Dus dit is allemaal een spel voor jou?

Ik bleek geen keus te hebben, want terwijl ik nadacht over wat ik zou doen, opende Justin de deur aan mijn kant, en wachtte buiten tot ik er uit zou komen. Ik stapte uit, deed de deur dicht, en liep naar Justin toe. Ik opende mijn mond om iets te zeggen, maar Justin was me voor.

‘’Volg mij.’’ Hij knikte met zijn hoofd richting het warenhuis.

Ik knikte zonder iets te zeggen, en volgde Justin op de voet. Hij opende de deur, liep naar binnen, en hield de deur voor me open. Toen ik binnen was deed ik het zachtjes weer dicht.

Toen hij verder liep, merkte ik dat hij zijn kaak ontspannen had, en zelf ook kalmer was.

Ik trok mijn wenkbrauwen op. Hoe kon iemand van oké, naar boos, en daarna naar relaxed gaan in minder dan een uur?

‘’Kom je nog of niet?’’ Ik schrok op uit mijn gedachten, draaide me om, en zag dat Justin al aan de andere kant van het gebouw was.

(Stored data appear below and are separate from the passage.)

Context: an optimization exercise on an open-source flow, tuned for small area, a short achievable clock period and few clock cycles per item. The choices shown serve that exercise and are no tape-out recipe.
Only simulation tests tie the RTL to the original design; equivalence was not proved.

before:
==> flow/design.v <==
module zi_lea128 (
    input  wire         clk,
    input  wire         rst,           
    input  wire         in_valid,
    output wire         in_ready,
    input  wire         in_decrypt,    
    input  wire [127:0] in_key,
    input  wire [127:0] in_block,
    output reg          out_valid,
    output wire [127:0] out_block
);
    localparam [2:0] S_IDLE = 3'd0,
                     S_KEY  = 3'd1,    
                     S_ENC  = 3'd2,
                     S_DEC  = 3'd3,
                     S_KLD  = 3'd4;    
    reg [2:0]  state;
    reg [4:0]  rnd;
    reg [31:0] x0, x1, x2, x3;         
    reg [31:0] t0, t1, t2, t3;         
    reg [31:0] c0, c1, c2, c3;         
    reg        kvalid;                 
    assign in_ready = (state == S_IDLE);
    wire   in_fire  = in_valid && in_ready;
    wire [31:0] kw0 = {in_key[103:96], in_key[111:104], in_key[119:112], in_key[127:120]};
    wire [31:0] kw1 = {in_key[71:64], in_key[79:72], in_key[87:80], in_key[95:88]};
    wire [31:0] kw2 = {in_key[39:32], in_key[47:40], in_key[55:48], in_key[63:56]};
    wire [31:0] kw3 = {in_key[7:0], in_key[15:8], in_key[23:16], in_key[31:24]};
    wire [31:0] bw0 = {in_block[103:96], in_block[111:104], in_block[119:112], in_block[127:120]};
    wire [31:0] bw1 = {in_block[71:64], in_block[79:72], in_block[87:80], in_block[95:88]};
    wire [31:0] bw2 = {in_block[39:32], in_block[47:40], in_block[55:48], in_block[63:56]};
    wire [31:0] bw3 = {in_block[7:0], in_block[15:8], in_block[23:16], in_block[31:24]};
    assign out_block = {x0[7:0], x0[15:8], x0[23:16], x0[31:24],
                        x1[7:0], x1[15:8], x1[23:16], x1[31:24],
                        x2[7:0], x2[15:8], x2[23:16], x2[31:24],
                        x3[7:0], x3[15:8], x3[23:16], x3[31:24]};
    wire hit = kvalid && ({kw0[0],    kw0[31:1],  kw1[2:0],  kw1[31:3],
                           kw2[5:0],  kw2[31:6],  kw3[10:0], kw3[31:11]}
                          == {t0, t1, t2, t3});
    reg [31:0] dc;
    always @(*) begin
        case (rnd)
            5'd0:  dc = 32'hc3efe9db;
            5'd1:  dc = 32'h88c4d604;
            5'd2:  dc = 32'he789f229;
            5'd3:  dc = 32'hc6f98763;
            5'd4:  dc = 32'h3efe9dbc;
            5'd5:  dc = 32'h8c4d6048;
            5'd6:  dc = 32'h789f229e;
            5'd7:  dc = 32'h6f98763c;
            5'd8:  dc = 32'hefe9dbc3;
            5'd9:  dc = 32'hc4d60488;
            5'd10: dc = 32'h89f229e7;
            5'd11: dc = 32'hf98763c6;
            5'd12: dc = 32'hfe9dbc3e;
            5'd13: dc = 32'h4d60488c;
            5'd14: dc = 32'h9f229e78;
            5'd15: dc = 32'h98763c6f;
            5'd16: dc = 32'he9dbc3ef;
            5'd17: dc = 32'hd60488c4;
            5'd18: dc = 32'hf229e789;
            5'd19: dc = 32'h8763c6f9;
            5'd20: dc = 32'h9dbc3efe;
            5'd21: dc = 32'h60488c4d;
            5'd22: dc = 32'h229e789f;
            default: dc = 32'h763c6f98;
        endcase
    end
    wire        bwd = (state == S_DEC);
    wire [31:0] d0 = dc                    ^ {32{bwd}};
    wire [31:0] d1 = {dc[30:0], dc[31]}    ^ {32{bwd}};
    wire [31:0] d2 = {dc[29:0], dc[31:30]} ^ {32{bwd}};
    wire [31:0] d3 = {dc[28:0], dc[31:29]} ^ {32{bwd}};
    wire [31:0] a0 = t0 + d0 + {31'd0, bwd};
    wire [31:0] a1 = t1 + d1 + {31'd0, bwd};
    wire [31:0] a2 = t2 + d2 + {31'd0, bwd};
    wire [31:0] a3 = t3 + d3 + {31'd0, bwd};
    wire [31:0] f0 = {a0[30:0], a0[31]};           
    wire [31:0] f1 = {a1[28:0], a1[31:29]};        
    wire [31:0] f2 = {a2[25:0], a2[31:26]};        
    wire [31:0] f3 = {a3[20:0], a3[31:21]};        
    wire [31:0] g0 = {a0[0],    a0[31:1]};         
    wire [31:0] g1 = {a1[2:0],  a1[31:3]};         
    wire [31:0] g2 = {a2[5:0],  a2[31:6]};         
    wire [31:0] g3 = {a3[10:0], a3[31:11]};        
    wire [31:0] r0 = {t0[30:0], t0[31]};
    wire [31:0] r1 = {t1[28:0], t1[31:29]};
    wire [31:0] r2 = {t2[25:0], t2[31:26]};
    wire [31:0] r3 = {t3[20:0], t3[31:21]};
    wire [31:0] e_s0 = (x0 ^ f0) + (x1 ^ f1);
    wire [31:0] e_s1 = (x1 ^ f2) + (x2 ^ f1);
    wire [31:0] e_s2 = (x2 ^ f3) + (x3 ^ f1);
    wire [31:0] e_y0 = {e_s0[22:0], e_s0[31:23]};    
    wire [31:0] e_y1 = {e_s1[4:0],  e_s1[31:5]};     
    wire [31:0] e_y2 = {e_s2[2:0],  e_s2[31:3]};     
    wire [31:0] k12  = r1 ^ r2;
    wire [31:0] k13  = r1 ^ r3;
    wire [31:0] d_m0 = {x0[8:0],  x0[31:9]}  - (x3 ^ r0);     
    wire [31:0] d_m1 = {x1[26:0], x1[31:27]} - (d_m0 ^ k12);  
    wire [31:0] d_m2 = {x2[28:0], x2[31:29]} - (d_m1 ^ k13);  
    wire [31:0] d_y1 = d_m0 ^ r1;
    wire [31:0] d_y2 = d_m1 ^ r1;
    wire [31:0] d_y3 = d_m2 ^ r1;
    always @(posedge clk) begin
        case (state)
            S_IDLE: begin
                {x0, x1, x2, x3} <= {bw0, bw1, bw2, bw3};
                if (in_valid) begin
                    if (in_decrypt && hit)
                        {t0, t1, t2, t3} <= {c0, c1, c2, c3};
                    else
                        {t0, t1, t2, t3} <= {kw0, kw1, kw2, kw3};
                end
            end
            S_KEY: begin
                {t0, t1, t2, t3} <= {f0, f1, f2, f3};
                if (rnd == 5'd23)
                    {c0, c1, c2, c3} <= {a0, a1, a2, a3};
            end
            S_KLD: begin
                {t0, t1, t2, t3} <= {c0, c1, c2, c3};
            end
            S_ENC: begin
                {t0, t1, t2, t3} <= {f0, f1, f2, f3};
                {x0, x1, x2, x3} <= {e_y0, e_y1, e_y2, x0};
            end
            default: begin  
                {t0, t1, t2, t3} <= {g0, g1, g2, g3};
                {x0, x1, x2, x3} <= {x3, d_y1, d_y2, d_y3};
            end
        endcase
    end
    always @(posedge clk) begin
        if (rst) begin
            state     <= S_IDLE;
            rnd       <= 5'd0;
            out_valid <= 1'b0;
            kvalid    <= 1'b0;
        end else begin
            out_valid <= 1'b0;
            case (state)
                S_IDLE: begin
                    if (in_fire) begin
                        kvalid <= 1'b0;
                        if (!in_decrypt) begin
                            rnd   <= 5'd0;
                            state <= S_ENC;
                        end else if (hit) begin
                            rnd   <= 5'd23;
                            state <= S_DEC;
                        end else begin
                            rnd   <= 5'd0;
                            state <= S_KEY;
                        end
                    end
                end
                S_KEY: begin
                    if (rnd == 5'd23) begin
                        state <= S_KLD;           
                    end else begin
                        rnd <= rnd + 5'd1;
                    end
                end
                S_KLD: begin
                    state <= S_DEC;
                end
                S_ENC: begin
                    rnd <= rnd + 5'd1;
                    if (rnd == 5'd23) begin
                        out_valid <= 1'b1;
                        state     <= S_IDLE;
                    end
                end
                default: begin  
                    rnd <= rnd - 5'd1;
                    if (rnd == 5'd0) begin
                        out_valid <= 1'b1;
                        kvalid    <= 1'b1;
                        state     <= S_IDLE;
                    end
                end
            endcase
        end
    end
endmodule
Settings: LEC_CHECK=0, ABC_AREA=1, CAP_MARGIN=20, CORE_MARGIN=2, CORE_UTILIZATION=40, SLEW_MARGIN=20; clock period 12.0 ns.
run.sh (not shown) runs the stock make flow with config.mk's settings and CLKGATE_MAP_FILE= SYNTH_SCRIPT=/design/flow/synth_recipe.tcl, a recipe that flattens the netlist after the stock synthesis.
Testbench counts of before, summed over its fixed seeds: cycles 21,283, blocks 768.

Terwijl ik liep, keek ik om me heen zonder een woord te zeggen. In de muren zaten grote scheuren, en het plafon was half ingestort. Ik vroeg me af wat hier in vredesnaam was gebeurd.

‘’Wat is hier gebeurd?’’

Justin draaide zich niet om. In plaats daarvan bleef hij door lopen.

Even dacht ik dat hij me aan het negeren was, en stond op het punt om hetzelfde weer te vragen, toen hij buiten het warenhuis stopte (hij was door de achterdeuren gelopen). Hij stak zijn handen in zijn broekzakken, en keek naar de lucht.

Ik keek van zijn ogen, naar waar hij naar keek, en opeens werden mijn ogen groot van verbazing.

We stonden boven op een heuvel, en de lucht had de kleuren, roze, oranje, geel en paars. De wolken zweefden langzaam rond, en de zon scheef op ons. Je kon de halve stad vanaf hier zien. Het zag er prachtig uit.

‘’Mooi hé?’’ vroeg hij zacht.

Ik kon mijn ogen niet van het uitzicht af houden. ‘’ja.’’ Zuchtte ik. ‘’Het is fantastisch.’’ Ik was verrast van dit mooie geschenk van moeder natuur. ‘’Ik heb nog nooit zoiets gezien.’’

Hij knikte begrijpelijk.

‘’Hoe heb je deze plek gevonden? Als ik het vragen mag.’’ Ik kon mijn ogen eindelijk van de lucht af halen om naar Justin te kijken. Hij stond daar, zijn houding perfect. ‘’Nadat dit warenhuis afgebrand was—‘’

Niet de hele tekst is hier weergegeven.